Personal information
- Born: May 22, 1986 (age 39) Austin, Texas, U.S.
- Height: 6 ft 4 in (1.93 m)
- Weight: 317 lb (144 kg)

Career information
- College: New Mexico
- NFL draft: 2008: undrafted

Career history
- Washington Redskins (2008); New York Sentinels (2009)*; Spokane Shock (2010)*; Arizona Rattlers (2010–2011); Philadelphia Soul (2012)*; San Jose SaberCats (2013); Orlando Predators (2013);
- * Offseason and/or practice squad member only

Awards and highlights
- Second-team All-Arena (2011); First-team All-MW (2007);

Career NFL statistics
- Games played: 2
- Stats at Pro Football Reference

Career Arena League statistics
- Receptions: 4
- Receiving yards: 49
- Tackles: 4
- Stats at ArenaFan.com

= Devin Clark (American football) =

American football player (born 1986)

Devin Lane Clark (born May 22, 1986) is an American former professional football player who was an offensive tackle in the National Football League (NFL). He was signed by the Washington Redskins as an undrafted free agent in 2008. He played college football for the New Mexico Lobos.

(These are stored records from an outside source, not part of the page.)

$ cat config.mk
export PLATFORM = sky130hd
export DESIGN_NAME = charge_port_mode_decoder
export DESIGN_NICKNAME = d
export VERILOG_FILES = /design/src/pkg/charge_port_pkg.sv /design/src/rtl/dwell_timer.sv /design/src/rtl/charge_port_mode_decoder.sv
export SDC_FILE = /design/constraint.sdc
export NUM_CORES = 1
export LEC_CHECK = 0
export BUFFER_PORTS_ARGS = -buffer_cell sky130_fd_sc_hd__buf_4
export CORE_ASPECT_RATIO = 1.2
export CORE_MARGIN = 2
export CORE_UTILIZATION = 60
export DETAILED_ROUTE_END_ITERATION = 8
export HOLD_SLACK_MARGIN = 0.12
export PLACE_DENSITY_LB_ADDON = 0.1
export SYNTH_ARGS = -nofsm -noshare
export SYNTH_HDL_FRONTEND = slang
export SYNTH_SLANG_ARGS = --single-unit
$ cat constraint.sdc
create_clock -name clk -period 6.18 [get_ports clk]
set_input_delay 0.309 -clock clk [delete_from_list [all_inputs] [get_ports clk]]
set_output_delay 0.309 -clock clk [all_outputs]
set_load 0.02 [all_outputs]
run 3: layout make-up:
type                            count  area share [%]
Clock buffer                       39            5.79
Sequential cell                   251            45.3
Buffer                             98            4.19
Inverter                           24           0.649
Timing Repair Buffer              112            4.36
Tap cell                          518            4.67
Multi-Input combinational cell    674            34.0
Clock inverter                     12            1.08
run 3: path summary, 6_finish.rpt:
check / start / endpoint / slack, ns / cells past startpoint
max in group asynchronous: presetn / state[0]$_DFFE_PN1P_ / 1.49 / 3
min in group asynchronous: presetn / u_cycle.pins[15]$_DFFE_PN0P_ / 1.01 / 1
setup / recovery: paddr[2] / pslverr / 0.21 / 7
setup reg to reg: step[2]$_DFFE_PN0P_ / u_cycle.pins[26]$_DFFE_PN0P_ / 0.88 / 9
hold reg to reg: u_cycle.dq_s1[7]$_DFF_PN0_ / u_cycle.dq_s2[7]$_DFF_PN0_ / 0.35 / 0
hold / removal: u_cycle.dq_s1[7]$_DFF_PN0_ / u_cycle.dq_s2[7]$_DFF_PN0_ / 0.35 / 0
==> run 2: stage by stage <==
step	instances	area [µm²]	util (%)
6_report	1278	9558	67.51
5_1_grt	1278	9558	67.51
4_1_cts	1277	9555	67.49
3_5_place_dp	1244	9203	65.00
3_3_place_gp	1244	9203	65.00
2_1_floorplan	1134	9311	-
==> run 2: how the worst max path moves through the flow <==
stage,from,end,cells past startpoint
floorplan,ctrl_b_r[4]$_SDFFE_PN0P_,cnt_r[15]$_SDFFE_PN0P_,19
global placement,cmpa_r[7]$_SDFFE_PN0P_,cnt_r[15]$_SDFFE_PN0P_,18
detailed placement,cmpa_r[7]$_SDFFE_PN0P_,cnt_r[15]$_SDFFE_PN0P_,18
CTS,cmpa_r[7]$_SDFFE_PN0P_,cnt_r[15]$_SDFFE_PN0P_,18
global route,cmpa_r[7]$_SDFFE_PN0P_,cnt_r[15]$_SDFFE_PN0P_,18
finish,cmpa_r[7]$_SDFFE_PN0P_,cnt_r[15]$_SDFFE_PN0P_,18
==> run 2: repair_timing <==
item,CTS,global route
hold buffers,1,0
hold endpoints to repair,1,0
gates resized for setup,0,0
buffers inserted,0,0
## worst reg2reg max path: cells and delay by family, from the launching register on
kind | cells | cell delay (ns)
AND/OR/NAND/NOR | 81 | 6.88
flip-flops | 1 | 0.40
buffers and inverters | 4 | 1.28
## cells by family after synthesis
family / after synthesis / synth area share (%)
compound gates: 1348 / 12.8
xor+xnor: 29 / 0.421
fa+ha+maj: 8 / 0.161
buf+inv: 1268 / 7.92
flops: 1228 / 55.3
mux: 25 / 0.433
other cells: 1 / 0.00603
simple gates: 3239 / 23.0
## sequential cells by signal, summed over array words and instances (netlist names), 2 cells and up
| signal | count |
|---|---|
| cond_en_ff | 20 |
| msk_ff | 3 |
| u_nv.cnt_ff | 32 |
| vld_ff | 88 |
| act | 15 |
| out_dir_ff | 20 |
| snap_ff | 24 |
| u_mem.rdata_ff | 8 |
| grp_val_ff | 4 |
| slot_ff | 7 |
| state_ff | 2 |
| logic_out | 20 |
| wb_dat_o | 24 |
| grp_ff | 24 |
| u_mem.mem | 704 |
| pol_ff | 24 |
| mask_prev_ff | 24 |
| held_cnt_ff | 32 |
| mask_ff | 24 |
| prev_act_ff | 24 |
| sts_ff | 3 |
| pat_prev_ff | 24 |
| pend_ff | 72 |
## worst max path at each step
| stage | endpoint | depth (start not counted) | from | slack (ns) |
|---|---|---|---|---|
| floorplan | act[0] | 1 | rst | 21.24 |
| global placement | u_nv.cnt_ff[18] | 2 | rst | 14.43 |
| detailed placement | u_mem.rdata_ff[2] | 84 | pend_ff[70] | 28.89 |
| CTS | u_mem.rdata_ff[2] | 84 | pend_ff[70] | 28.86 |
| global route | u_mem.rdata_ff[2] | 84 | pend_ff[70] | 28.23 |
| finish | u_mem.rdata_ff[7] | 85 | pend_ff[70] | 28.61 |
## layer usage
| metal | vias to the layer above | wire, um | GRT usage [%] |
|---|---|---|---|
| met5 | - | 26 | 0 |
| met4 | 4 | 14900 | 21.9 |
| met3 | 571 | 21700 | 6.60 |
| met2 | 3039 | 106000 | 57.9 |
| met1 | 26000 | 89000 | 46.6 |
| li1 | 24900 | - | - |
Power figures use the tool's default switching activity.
$ cat config.mk
export PLATFORM = sky130hd
export DESIGN_NAME = ptid_decoder
export DESIGN_NICKNAME = d
export VERILOG_FILES = /design/src/ptid_pkg.sv /design/src/ptid_decoder.sv
export VERILOG_INCLUDE_DIRS = /design/src
export SDC_FILE = /design/constraint.sdc
export NUM_CORES = 1
export LEC_CHECK = 0
export BUFFER_PORTS_ARGS = -buffer_cell sky130_fd_sc_hd__buf_2
export CELL_PAD_IN_SITES_DETAIL_PLACEMENT = 1
export CELL_PAD_IN_SITES_GLOBAL_PLACEMENT = 1
export CORE_MARGIN = 1
export CORE_UTILIZATION = 40
export DETAILED_ROUTE_END_ITERATION = 6
export GPL_ROUTABILITY_DRIVEN = 0
export PLACE_DENSITY = 0.75
export SYNTH_ARGS = -nofsm -noshare
export SYNTH_HDL_FRONTEND = slang
export SYNTH_SLANG_ARGS = --single-unit
$ cat constraint.sdc
create_clock -name clock -period 4.8 [get_ports clock]
set_input_delay 0 -clock clock [delete_from_list [all_inputs] [get_ports clock]]
set_output_delay 0 -clock clock [all_outputs]
set_load 0.03 [all_outputs]
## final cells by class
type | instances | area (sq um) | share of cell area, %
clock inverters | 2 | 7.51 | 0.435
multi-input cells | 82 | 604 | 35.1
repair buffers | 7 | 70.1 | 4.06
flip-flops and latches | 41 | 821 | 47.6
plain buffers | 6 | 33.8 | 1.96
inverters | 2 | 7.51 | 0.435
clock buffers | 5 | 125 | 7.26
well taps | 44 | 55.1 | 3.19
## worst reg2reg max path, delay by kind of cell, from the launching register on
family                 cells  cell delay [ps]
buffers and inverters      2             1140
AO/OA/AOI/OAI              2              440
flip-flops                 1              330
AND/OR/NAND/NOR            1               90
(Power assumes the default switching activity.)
===== config.mk =====
export PLATFORM = sky130hd
export DESIGN_NAME = clk_mode_ctrl
export DESIGN_NICKNAME = d
export VERILOG_FILES = /design/src/logic/clk_mode_pkg.sv /design/src/logic/clk_mode_ctrl.sv /design/src/logic/stab_timer.sv
export VERILOG_INCLUDE_DIRS = /design/src /design/src/logic
export SDC_FILE = /design/constraint.sdc
export NUM_CORES = 1
export LEC_CHECK = 0
export BUFFER_PORTS_ARGS = -buffer_cell sky130_fd_sc_hd__clkbuf_2
export CAP_MARGIN = 10
export CORE_ASPECT_RATIO = 1.5
export CORE_MARGIN = 2
export CORE_UTILIZATION = 50
export DETAILED_ROUTE_END_ITERATION = 16
export PLACE_DENSITY = 0.69
export SETUP_SLACK_MARGIN = 0.5
export SYNTH_ARGS = -nofsm -noshare
export SYNTH_HDL_FRONTEND = slang
export SYNTH_SLANG_ARGS = --single-unit

===== constraint.sdc =====
create_clock -name ref_clk -period 4.05 [get_ports ref_clk]
set_input_delay 0.2025 -clock ref_clk [delete_from_list [all_inputs] [get_ports ref_clk]]
set_output_delay 0.2025 -clock ref_clk [all_outputs]
set_load 0.1 [all_outputs]
## config.mk

```make
export PLATFORM = sky130hd
export DESIGN_NAME = hspc_core
export DESIGN_NICKNAME = d
export VERILOG_FILES = /design/src/logic/hspc_core.v
export VERILOG_INCLUDE_DIRS = /design/src /design/src/logic
export SDC_FILE = /design/constraint.sdc
export NUM_CORES = 2
export LEC_CHECK = 0
export ABC_CLOCK_PERIOD_IN_PS = 15600
export BUFFER_PORTS_ARGS = -buffer_cell sky130_fd_sc_hd__buf_2
export CAP_MARGIN = 25
export CORE_ASPECT_RATIO = 1.5
export CORE_MARGIN = 3
export CORE_UTILIZATION = 60
export CTS_BUF_LIST = sky130_fd_sc_hd__clkbuf_4
export DETAILED_ROUTE_END_ITERATION = 12
export PLACE_DENSITY_LB_ADDON = 0.12
export SETUP_SLACK_MARGIN = 0.5
export SLEW_MARGIN = 20
export SYNTH_ARGS = -nofsm -noshare
export SYNTH_HDL_FRONTEND = slang
export SYNTH_SLANG_ARGS = --single-unit
export TNS_END_PERCENT = 5
```

## constraint.sdc

```tcl
create_clock -name clk_i -period 15.6 [get_ports clk_i]
set_input_delay 2.34 -clock clk_i [delete_from_list [all_inputs] [get_ports clk_i]]
set_output_delay 2.34 -clock clk_i [all_outputs]
set_load 0.05 [all_outputs]
```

Clark was also a member of the Spokane Shock, Arizona Rattlers, Philadelphia Soul, San Jose SaberCats, and Orlando Predators.

==Professional career==
On December 16, 2009, it was reported by OSC that Devin Clark was added to the 2010 Spokane Shock roster. With head coach Rob Keefe stating "When you look at Devin Clark's film from the Redskins, you immediately notice his size and his strength." "At New Mexico, he was a major part of their offensive success and he really excelled in pass protection. With his size and his NFL experience he will be a real asset to our offensive line."

On April 25, 2013, Clark was traded, along with Aaron Garca, to the Orlando Predators in exchange for Amarri Jackson.